These GEITP pages have previously discussed CRISPR/Cas9, the new gene-editing methodology that has revolutionized molecular biology and molecular genetics studies –– especially in laboratory animal and plant model systems. Clinically, this type of gene-editing will be commonplace, as well. Very briefly summarized, CRISP/Cas9 allows the specific removal (cutting out one or more DNA nucleotides) and/or addition (insertion of one or more nucleotides) and/or replacement (substituting one or more different nucleotides) into the genome of an animal or plant. The possible downside of this technique has been that other (undesirable) DNA locations (so-called ‘off-targets’) might also be interfered with, and this error could lead to perturbations in some physiological function or even a disease, including cancer.

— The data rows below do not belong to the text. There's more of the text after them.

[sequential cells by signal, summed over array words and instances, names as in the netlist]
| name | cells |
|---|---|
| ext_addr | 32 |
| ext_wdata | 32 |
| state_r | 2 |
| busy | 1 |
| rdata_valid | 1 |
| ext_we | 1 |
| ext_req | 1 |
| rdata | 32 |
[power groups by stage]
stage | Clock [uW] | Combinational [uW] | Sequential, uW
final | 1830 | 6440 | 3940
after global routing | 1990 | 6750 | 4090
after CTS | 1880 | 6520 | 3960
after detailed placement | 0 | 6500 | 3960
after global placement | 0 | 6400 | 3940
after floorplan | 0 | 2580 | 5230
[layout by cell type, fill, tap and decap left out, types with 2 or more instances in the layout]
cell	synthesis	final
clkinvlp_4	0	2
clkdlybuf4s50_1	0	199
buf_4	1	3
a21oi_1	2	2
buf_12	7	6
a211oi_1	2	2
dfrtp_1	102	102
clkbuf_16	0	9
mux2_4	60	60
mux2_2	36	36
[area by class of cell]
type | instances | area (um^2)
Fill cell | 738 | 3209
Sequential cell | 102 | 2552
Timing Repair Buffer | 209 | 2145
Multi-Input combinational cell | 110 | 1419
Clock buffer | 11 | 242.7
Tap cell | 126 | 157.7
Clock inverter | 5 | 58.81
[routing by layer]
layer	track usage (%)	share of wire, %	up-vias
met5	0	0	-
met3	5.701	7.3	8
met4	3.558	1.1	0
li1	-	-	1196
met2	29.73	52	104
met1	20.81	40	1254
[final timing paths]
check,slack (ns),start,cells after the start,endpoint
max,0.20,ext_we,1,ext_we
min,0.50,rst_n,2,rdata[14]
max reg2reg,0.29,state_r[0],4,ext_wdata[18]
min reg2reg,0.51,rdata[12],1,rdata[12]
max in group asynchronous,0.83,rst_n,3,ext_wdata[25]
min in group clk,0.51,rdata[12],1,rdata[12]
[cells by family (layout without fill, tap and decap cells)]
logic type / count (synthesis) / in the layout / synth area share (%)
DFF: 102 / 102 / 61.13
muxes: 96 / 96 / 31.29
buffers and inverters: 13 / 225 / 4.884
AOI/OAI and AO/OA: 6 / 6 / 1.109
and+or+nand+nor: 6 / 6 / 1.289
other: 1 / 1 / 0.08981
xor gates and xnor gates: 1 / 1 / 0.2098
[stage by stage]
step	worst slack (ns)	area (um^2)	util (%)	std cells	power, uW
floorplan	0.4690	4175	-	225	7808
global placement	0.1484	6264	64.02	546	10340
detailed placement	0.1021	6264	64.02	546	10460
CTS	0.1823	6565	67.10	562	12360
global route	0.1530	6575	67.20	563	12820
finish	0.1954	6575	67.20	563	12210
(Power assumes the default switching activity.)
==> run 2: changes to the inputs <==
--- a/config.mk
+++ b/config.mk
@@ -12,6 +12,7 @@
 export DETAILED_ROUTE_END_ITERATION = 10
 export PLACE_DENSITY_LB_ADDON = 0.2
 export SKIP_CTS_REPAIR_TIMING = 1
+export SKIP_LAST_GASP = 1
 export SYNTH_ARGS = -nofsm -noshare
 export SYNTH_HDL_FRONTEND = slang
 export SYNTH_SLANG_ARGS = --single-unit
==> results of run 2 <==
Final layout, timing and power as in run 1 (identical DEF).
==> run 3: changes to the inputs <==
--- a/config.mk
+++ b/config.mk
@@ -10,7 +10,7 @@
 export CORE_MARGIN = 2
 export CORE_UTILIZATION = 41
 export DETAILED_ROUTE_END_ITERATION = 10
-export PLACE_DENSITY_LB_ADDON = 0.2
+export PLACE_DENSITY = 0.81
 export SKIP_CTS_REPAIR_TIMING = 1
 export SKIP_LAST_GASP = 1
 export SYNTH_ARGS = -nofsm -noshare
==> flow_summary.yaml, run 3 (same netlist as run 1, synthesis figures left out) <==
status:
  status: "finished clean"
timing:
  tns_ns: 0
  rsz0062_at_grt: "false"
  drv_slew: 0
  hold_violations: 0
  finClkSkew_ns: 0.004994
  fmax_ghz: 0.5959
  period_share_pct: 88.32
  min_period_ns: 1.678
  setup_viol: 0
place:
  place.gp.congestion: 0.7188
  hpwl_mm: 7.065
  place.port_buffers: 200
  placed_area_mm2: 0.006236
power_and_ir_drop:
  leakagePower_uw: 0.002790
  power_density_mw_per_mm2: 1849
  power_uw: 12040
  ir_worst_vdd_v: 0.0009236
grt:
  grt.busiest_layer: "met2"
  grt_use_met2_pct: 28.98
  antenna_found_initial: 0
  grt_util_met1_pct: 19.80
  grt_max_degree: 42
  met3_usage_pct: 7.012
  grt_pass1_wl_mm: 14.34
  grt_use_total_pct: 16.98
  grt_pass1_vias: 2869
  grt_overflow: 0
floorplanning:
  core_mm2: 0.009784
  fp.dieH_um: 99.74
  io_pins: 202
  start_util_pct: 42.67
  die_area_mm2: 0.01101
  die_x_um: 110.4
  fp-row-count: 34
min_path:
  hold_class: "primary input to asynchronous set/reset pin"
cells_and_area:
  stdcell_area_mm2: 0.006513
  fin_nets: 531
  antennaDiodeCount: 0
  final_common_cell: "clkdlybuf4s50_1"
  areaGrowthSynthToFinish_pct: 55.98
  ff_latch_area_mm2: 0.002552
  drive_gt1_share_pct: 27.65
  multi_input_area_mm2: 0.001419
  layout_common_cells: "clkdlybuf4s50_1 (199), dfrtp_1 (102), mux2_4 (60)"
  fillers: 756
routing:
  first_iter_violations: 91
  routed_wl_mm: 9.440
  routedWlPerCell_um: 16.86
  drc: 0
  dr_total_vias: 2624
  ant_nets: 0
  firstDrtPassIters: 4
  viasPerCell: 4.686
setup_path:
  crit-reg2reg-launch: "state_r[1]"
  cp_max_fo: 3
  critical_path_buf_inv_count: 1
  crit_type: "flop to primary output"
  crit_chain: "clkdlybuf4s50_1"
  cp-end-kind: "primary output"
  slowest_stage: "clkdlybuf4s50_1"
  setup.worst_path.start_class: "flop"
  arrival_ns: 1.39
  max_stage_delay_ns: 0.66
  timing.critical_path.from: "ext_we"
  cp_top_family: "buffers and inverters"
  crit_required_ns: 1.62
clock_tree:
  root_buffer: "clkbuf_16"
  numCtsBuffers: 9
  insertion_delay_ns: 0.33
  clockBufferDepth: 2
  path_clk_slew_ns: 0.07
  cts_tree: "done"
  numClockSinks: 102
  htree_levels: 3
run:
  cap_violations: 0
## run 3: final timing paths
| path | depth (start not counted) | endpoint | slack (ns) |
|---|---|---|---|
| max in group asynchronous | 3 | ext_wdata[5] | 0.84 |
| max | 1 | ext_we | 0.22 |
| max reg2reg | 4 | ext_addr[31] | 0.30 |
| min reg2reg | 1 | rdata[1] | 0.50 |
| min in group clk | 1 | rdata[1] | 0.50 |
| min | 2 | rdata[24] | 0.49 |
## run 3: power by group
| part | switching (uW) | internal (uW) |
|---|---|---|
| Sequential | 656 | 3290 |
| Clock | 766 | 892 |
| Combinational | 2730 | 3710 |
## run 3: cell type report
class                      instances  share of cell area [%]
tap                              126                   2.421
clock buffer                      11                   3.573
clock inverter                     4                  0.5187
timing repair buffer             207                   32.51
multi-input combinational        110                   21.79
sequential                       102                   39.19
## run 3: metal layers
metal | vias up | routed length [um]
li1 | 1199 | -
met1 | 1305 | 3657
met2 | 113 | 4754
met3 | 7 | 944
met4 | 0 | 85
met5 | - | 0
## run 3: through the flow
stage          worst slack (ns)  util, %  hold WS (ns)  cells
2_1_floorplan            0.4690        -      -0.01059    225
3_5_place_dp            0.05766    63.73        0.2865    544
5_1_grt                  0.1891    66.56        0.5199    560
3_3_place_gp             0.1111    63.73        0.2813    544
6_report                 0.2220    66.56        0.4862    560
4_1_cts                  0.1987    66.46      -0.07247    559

Authors [see attached article] describe ‘Verification of In Vivo Off-targets’ (VIVO), a highly sensitive strategy that can robustly identify any genome-wide off-target effects of CRISPR–Cas activity in the intact cell, tissue, or organism. VIVO consists of two steps. First, a superset of potential off-target cleavage sites for the nucleases is identified, using circularization for reporting cleavage effects in cell culture by sequencing (CIRCLE-seq); this sensitive method avoids potential confounding effects associated with cell-based assays and can successfully identify supersets of sites that include bona fide off-targets in cultured mouse or human cells. Second, sites identified by CIRCLE-seq are then examined for insertion-deletion (indel) mutations in target tissues that have been treated with Cas9 (which stands for ‘CRISPR-associated protein-9’, which is an RNA-guided DNA endonuclease enzyme).
Authors [see attached article] used VIVO, comparing it with a “guide RNA” (deliberately designed to be promiscuous) to show that CRISPR–Cas nucleases can induce substantial off-target mutations in mouse liver in the intact animal. Using VIVO, authors then show that appropriately designed guide RNAs can direct efficient editing in liver of the intact mouse with no detectable off-target mutations. Thus, VIVO provides a general strategy for defining and quantifying the off-target effects of gene-editing nucleases in whole organisms. This technique thereby provides a blueprint to foster the development of therapeutic strategies by which gene-editing in the intact cell or tissue can be used –– clinically, as well as in mouse.